The mass of blue at the top of the picture is Symphytum azureum on May 4th demonstrating its ability to function as a groundcover and suggesting its potential to spread.
This October 24th picture demonstrates the ability of Symphytum azureum to grow through thick mulch and for its leaves to persist well into the fall.
Symphytum azureum (The common name (comfrey) is very misleading. This is NOT the comfrey that most people know.) It is one of those plants that is both exceptionally useful and a nuisance to get rid of. I am just coming off about a ten year honeymoon with the plant where everything it did pleased me, so I am surprised at how little is seems to be known and offered. Curiously, a Google search brings up mostly sites outside of the U.S. An issue over its proper name may be one reason.
It spreads slowly. It isn't what you would call invasive. Inexorable would be a better description for its slow but relentless spread throughout a suitable growing site. So now after a decade it has reached the boundaries of where I want it to be, but I find it does not come with an off switch. It would not be very compatible with mixed perennial plantings. I fear it would insinuate itself into most anything herbaceous, although I imagine larger plants could readily grow through it. By the way the web site for the German nursery Lorenz von Ehren says that prompt deadheading will slow its spread.
What has been exciting to me is that it is both attractive and very successful at developing a dense stand under the heavy shade of a sugar maple and a massive Norway spruce.
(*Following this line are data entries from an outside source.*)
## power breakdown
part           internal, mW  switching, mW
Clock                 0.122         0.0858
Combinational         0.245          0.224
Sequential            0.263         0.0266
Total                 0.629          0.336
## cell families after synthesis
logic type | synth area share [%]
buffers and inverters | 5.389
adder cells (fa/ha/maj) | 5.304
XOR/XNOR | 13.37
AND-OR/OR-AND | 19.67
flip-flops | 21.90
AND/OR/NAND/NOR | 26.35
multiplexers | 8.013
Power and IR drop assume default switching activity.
[flow/config.mk]
export PLATFORM = sky130hd
export DESIGN_NAME = seven
export DESIGN_NICKNAME = seven
export VERILOG_FILES = /design/flow/design.v
export SDC_FILE = /design/flow/constraint.sdc
export NUM_CORES = 4
export LEC_CHECK = 1
export CORE_AREA = 10 10 70 70
export DIE_AREA = 0 0 80 80
[flow/constraint.sdc]
current_design seven

set clk_period 1.1
set clk_io_pct 0.2

create_clock -name clk0 -period $clk_period

set non_clock_inputs [all_inputs -no_clocks]
set_input_delay [expr $clk_period * $clk_io_pct] -clock clk0 $non_clock_inputs
set_output_delay [expr $clk_period * $clk_io_pct] -clock clk0 [all_outputs]
File: flow/design.v
`timescale 1ns / 1ps
module sevenup(
	 input clk,
	 input mode,
    output com,
	 output [6:0] segment
    );
	reg [3:0] tmp = 4'b0000;
   reg [31:0] tmp_div;
	reg sclk;
	reg [6:0] so;
	assign segment = so;
   assign com = 0;	 
	always @(posedge sclk)
      begin
		if(mode == 0) 
			tmp <= tmp+1; 
		else 
			tmp<= tmp-1; 
		end 
	always @(posedge clk)
		begin
			 if(tmp_div == 25000000)
				begin sclk <= 1; tmp_div <=0; end
			 else begin sclk <=0; tmp_div <= tmp_div +1; end
		end
   always @*
       case (tmp)
            4'b0000  : so <= 7'b0111111;
            4'b0001  : so <= 7'b0000110;
				4'b0010  : so <= 7'b1011011;
				4'b0011  : so <= 7'b1001111;
				4'b0100  : so <= 7'b1100110;
				4'b0101  : so <= 7'b1101101;
				4'b0110  : so <= 7'b1111101;
				4'b0111  : so <= 7'b0000111;
				4'b1000  : so <= 7'b1111111;
				4'b1001  : so <= 7'b1101111;
				4'b1010  : so <= 7'b1110111;
				4'b1011  : so <= 7'b1111100;
				4'b1100  : so <= 7'b1011000;
				4'b1101  : so <= 7'b1011110;
				4'b1110  : so <= 7'b1111001;
				4'b1111  : so <= 7'b1110001;
         endcase
endmodule
File: flow/run.sh
#!/bin/bash
# OpenROAD 26Q1-2900-gdf79404cd8, Yosys 0.63+post, stock flow scripts
make -C /OpenROAD-flow-scripts/flow DESIGN_CONFIG=/design/flow/config.mk WORK_HOME=/design/flow/orfs finish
For the very patient or the free spender it makes a great groundcover for the shade. The catch is that it must be contained (or perhaps diligently deadheaded).
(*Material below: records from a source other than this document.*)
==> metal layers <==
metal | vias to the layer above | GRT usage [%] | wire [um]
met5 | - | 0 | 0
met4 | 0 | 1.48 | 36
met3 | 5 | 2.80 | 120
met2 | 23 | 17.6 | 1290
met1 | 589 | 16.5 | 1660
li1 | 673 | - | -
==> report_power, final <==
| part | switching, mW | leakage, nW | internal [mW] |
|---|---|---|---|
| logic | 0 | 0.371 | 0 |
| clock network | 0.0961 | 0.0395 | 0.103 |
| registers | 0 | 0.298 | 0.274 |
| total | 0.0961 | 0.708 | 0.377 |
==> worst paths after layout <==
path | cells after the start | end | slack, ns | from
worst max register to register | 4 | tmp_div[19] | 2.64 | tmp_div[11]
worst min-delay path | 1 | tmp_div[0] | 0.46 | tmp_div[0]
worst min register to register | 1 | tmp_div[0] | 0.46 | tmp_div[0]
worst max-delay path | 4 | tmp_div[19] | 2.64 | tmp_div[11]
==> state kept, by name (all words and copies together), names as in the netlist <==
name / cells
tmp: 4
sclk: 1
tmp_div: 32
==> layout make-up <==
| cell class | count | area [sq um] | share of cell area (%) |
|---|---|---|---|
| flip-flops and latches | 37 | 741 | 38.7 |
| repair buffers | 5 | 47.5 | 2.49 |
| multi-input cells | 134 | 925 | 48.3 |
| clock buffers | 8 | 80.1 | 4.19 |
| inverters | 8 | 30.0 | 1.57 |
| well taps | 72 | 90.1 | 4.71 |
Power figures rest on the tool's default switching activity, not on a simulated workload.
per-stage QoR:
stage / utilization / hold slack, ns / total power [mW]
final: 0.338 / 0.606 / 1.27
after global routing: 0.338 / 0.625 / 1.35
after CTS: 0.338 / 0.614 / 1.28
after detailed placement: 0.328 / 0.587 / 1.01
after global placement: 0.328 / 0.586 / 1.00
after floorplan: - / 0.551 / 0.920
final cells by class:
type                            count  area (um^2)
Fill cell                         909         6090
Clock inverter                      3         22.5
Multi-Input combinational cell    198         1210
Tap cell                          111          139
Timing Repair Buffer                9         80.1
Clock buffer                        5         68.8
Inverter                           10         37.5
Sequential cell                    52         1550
### design/flow/run.sh
#!/bin/bash
# OpenROAD 26Q1-2900-gdf79404cd8, Yosys 0.63+post, stock flow scripts
make -C /OpenROAD-flow-scripts/flow DESIGN_CONFIG=/design/flow/config.mk WORK_HOME=/design/flow/orfs finish
### design/flow/config.mk
export PLATFORM = sky130hd
export DESIGN_NAME = driver
export DESIGN_NICKNAME = driver
export VERILOG_FILES = /design/flow/design.v
export SDC_FILE = /design/flow/constraint.sdc
export NUM_CORES = 4
export LEC_CHECK = 1
export CORE_UTILIZATION = 40
export SYNTH_HDL_FRONTEND = slang
### design/flow/constraint.sdc
current_design driver

set clk_period 5.7
set clk_io_pct 0.2

create_clock -name clk0 -period $clk_period [get_ports {CLK1}]
create_clock -name clk1 -period $clk_period [get_ports {CLK2}]

set non_clock_inputs [all_inputs -no_clocks]
set_input_delay [expr $clk_period * $clk_io_pct] -clock clk0 $non_clock_inputs
set_output_delay [expr $clk_period * $clk_io_pct] -clock clk0 [all_outputs]
### design/flow/design.v
module driver(CLK1,CLK2,MODE,DRIVER1,DRIVER2,DRIVER3,MOTOR,STEER);
input CLK1;                   
input CLK2;                   
input [1:0]MODE;              
input [1:0]DRIVER1;           
input [1:0]DRIVER2;           
input [1:0]DRIVER3;           
output reg MOTOR;             
output reg STEER;             
reg [24:0] pwm1,pwm2;
reg [24:0] count1,count2;
initial 
begin 
    count1<=0;
	 count2<=0;
end
always @(posedge CLK1)
begin
    if(MODE==2'b00)      
	 begin 
	     case(DRIVER1)
		  2'b00:begin pwm1<=0; pwm2<=91; end
		  2'b01:begin pwm1<=300; pwm2<=91; end
		  2'b10:begin pwm1<=300; pwm2<=116; end
		  2'b11:begin pwm1<=300; pwm2<=70; end
		  endcase
	 end
	 else if(MODE==2'b01)
	 begin
	      case(DRIVER2)
		  2'b00:begin pwm1<=0; pwm2<=91; end
		  2'b01:begin pwm1<=270; pwm2<=91; end
		  2'b10:begin pwm1<=270; pwm2<=110; end
		  2'b11:begin pwm1<=270; pwm2<=75; end
		  endcase
	 end
	 else if(MODE==2'b10)
	 begin
	      case(DRIVER3)
		  2'b00:begin pwm1<=0; pwm2<=91; end
		  2'b01:begin pwm1<=350; pwm2<=91; end
		  2'b10:begin pwm1<=350; pwm2<=116; end
		  2'b11:begin pwm1<=350; pwm2<=70; end
		  endcase
	 end
	 else
	 begin
	 pwm1<=0; pwm2<=91;
	 end
end
always @(posedge CLK2)
begin
     if(count1==1000) count1<=0;
	  else if(count1<pwm1) 
	       begin 
			     MOTOR<=1;
				  count1<=count1+1;
			 end
	  else
	       begin
			     MOTOR<=0;
				  count1<=count1+1;
			 end
	  if(count2==1000) count2<=0;
	  else if(count2<pwm2) 
	       begin 
			     STEER<=1;
				  count2<=count2+1;
			 end
	  else
	       begin
			     STEER<=0;
				  count2<=count2+1;
			 end
end
endmodule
On the whole it is a very useful plant that would bring considerable joy to gardeners, especially where an attractive solid stand of a highly shade tolerant groundcover is wanted.
1 comment:
Very cool. People always looking for things that can grow in impossible shade. I have a fir(keyed it once but forget what it keyed to) Not as root heavy as a maple or norway spruce but heavy shade. Galium does well along the edge where it's limbed up 5'. European ginger did great until swallowed by the galium but in the deepest shade was a taxus. A thin shell of itself but still going. Great post.